* **WHAT IS REQUIRED**: In the listing below, find the line that contains "export ABC_CLOCK_PERIOD_IN_PS = 4000" and the line that contains "export DETAILED_ROUTE_END_ITERATION = 8". Quote both and every line between them, exactly, and nothing more.
───── ENTRIES PROVIDED ─────
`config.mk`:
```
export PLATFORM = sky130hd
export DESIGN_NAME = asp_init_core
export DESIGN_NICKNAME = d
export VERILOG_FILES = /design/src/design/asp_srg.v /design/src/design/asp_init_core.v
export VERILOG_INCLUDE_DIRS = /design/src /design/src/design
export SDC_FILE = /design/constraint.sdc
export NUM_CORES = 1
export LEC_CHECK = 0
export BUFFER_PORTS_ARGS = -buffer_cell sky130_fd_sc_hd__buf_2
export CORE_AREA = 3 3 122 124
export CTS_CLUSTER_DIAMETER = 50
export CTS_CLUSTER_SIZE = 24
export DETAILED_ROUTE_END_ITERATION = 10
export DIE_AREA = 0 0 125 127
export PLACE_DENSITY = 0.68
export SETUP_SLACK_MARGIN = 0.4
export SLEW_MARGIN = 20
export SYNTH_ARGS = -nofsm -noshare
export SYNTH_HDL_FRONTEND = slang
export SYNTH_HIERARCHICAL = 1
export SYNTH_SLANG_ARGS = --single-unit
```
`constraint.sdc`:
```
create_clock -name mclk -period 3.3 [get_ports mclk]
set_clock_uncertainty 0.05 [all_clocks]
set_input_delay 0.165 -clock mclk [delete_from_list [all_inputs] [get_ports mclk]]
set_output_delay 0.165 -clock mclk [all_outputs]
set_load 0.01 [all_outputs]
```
─────
───── ENTRIES PROVIDED ─────
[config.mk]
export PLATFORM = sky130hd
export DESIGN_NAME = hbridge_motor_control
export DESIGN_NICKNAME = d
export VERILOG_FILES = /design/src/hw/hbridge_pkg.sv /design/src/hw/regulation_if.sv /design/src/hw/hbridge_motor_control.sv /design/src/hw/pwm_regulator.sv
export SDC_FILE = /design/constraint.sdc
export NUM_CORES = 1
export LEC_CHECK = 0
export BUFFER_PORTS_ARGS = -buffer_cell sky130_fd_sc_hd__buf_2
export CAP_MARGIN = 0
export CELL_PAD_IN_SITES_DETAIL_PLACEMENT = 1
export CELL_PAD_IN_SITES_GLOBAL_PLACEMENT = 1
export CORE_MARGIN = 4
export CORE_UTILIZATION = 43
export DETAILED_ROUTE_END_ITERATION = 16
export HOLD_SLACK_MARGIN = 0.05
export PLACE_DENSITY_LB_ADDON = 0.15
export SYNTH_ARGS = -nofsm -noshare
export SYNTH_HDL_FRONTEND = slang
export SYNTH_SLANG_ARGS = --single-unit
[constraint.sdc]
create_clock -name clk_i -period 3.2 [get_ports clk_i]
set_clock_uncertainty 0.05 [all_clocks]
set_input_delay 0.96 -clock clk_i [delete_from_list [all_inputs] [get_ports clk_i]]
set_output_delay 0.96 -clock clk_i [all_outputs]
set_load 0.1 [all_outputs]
─────
───── ENTRIES PROVIDED ─────
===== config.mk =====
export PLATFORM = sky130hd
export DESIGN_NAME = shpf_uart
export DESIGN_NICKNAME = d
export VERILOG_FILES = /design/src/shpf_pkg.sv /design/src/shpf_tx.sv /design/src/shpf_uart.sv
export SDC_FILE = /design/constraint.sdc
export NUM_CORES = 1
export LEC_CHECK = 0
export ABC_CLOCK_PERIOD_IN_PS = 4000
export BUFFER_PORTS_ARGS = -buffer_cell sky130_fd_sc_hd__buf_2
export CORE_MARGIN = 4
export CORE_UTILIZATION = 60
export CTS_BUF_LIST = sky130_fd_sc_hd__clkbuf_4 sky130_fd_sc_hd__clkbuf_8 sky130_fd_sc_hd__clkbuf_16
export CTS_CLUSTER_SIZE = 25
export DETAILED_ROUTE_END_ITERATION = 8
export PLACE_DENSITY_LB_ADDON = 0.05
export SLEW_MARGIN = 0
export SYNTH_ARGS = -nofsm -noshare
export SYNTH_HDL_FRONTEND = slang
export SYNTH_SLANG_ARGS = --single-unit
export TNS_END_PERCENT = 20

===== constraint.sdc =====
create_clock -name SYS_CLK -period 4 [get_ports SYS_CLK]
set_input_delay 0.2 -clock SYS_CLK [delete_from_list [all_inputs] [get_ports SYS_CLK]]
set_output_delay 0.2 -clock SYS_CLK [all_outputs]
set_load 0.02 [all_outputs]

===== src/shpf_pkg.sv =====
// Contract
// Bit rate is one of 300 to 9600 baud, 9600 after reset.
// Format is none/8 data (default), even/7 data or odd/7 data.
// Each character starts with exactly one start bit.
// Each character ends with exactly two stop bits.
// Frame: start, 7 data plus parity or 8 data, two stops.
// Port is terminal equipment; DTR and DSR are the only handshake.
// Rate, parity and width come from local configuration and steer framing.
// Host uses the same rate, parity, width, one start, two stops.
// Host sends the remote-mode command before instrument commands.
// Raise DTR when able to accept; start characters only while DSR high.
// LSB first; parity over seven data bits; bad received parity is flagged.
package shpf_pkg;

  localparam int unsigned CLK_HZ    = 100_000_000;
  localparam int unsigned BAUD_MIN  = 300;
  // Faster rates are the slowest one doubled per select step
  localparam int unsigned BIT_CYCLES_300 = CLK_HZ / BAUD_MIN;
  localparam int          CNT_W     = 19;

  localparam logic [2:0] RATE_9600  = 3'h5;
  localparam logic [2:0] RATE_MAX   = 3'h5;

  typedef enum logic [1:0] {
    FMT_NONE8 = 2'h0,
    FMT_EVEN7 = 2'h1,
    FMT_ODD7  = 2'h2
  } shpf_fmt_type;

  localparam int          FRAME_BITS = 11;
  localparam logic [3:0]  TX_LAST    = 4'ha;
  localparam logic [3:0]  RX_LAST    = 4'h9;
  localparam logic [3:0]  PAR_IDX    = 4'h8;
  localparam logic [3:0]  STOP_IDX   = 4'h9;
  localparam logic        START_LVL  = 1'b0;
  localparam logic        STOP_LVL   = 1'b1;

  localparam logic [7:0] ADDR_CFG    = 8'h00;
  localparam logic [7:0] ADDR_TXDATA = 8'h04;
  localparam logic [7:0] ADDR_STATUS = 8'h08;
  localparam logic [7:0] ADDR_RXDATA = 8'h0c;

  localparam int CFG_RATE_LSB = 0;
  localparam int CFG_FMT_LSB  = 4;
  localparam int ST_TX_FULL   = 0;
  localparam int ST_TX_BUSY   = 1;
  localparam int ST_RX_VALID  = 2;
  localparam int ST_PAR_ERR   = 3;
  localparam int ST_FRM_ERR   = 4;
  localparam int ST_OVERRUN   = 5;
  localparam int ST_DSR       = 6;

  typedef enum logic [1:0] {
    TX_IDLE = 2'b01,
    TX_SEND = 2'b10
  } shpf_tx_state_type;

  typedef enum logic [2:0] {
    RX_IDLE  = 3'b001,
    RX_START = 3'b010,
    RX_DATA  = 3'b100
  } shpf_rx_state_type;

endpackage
─────
* **RESPONSE TO THE EXERCISE**:
export ABC_CLOCK_PERIOD_IN_PS = 4000
export BUFFER_PORTS_ARGS = -buffer_cell sky130_fd_sc_hd__buf_2
export CORE_MARGIN = 4
export CORE_UTILIZATION = 60
export CTS_BUF_LIST = sky130_fd_sc_hd__clkbuf_4 sky130_fd_sc_hd__clkbuf_8 sky130_fd_sc_hd__clkbuf_16
export CTS_CLUSTER_SIZE = 25
export DETAILED_ROUTE_END_ITERATION = 8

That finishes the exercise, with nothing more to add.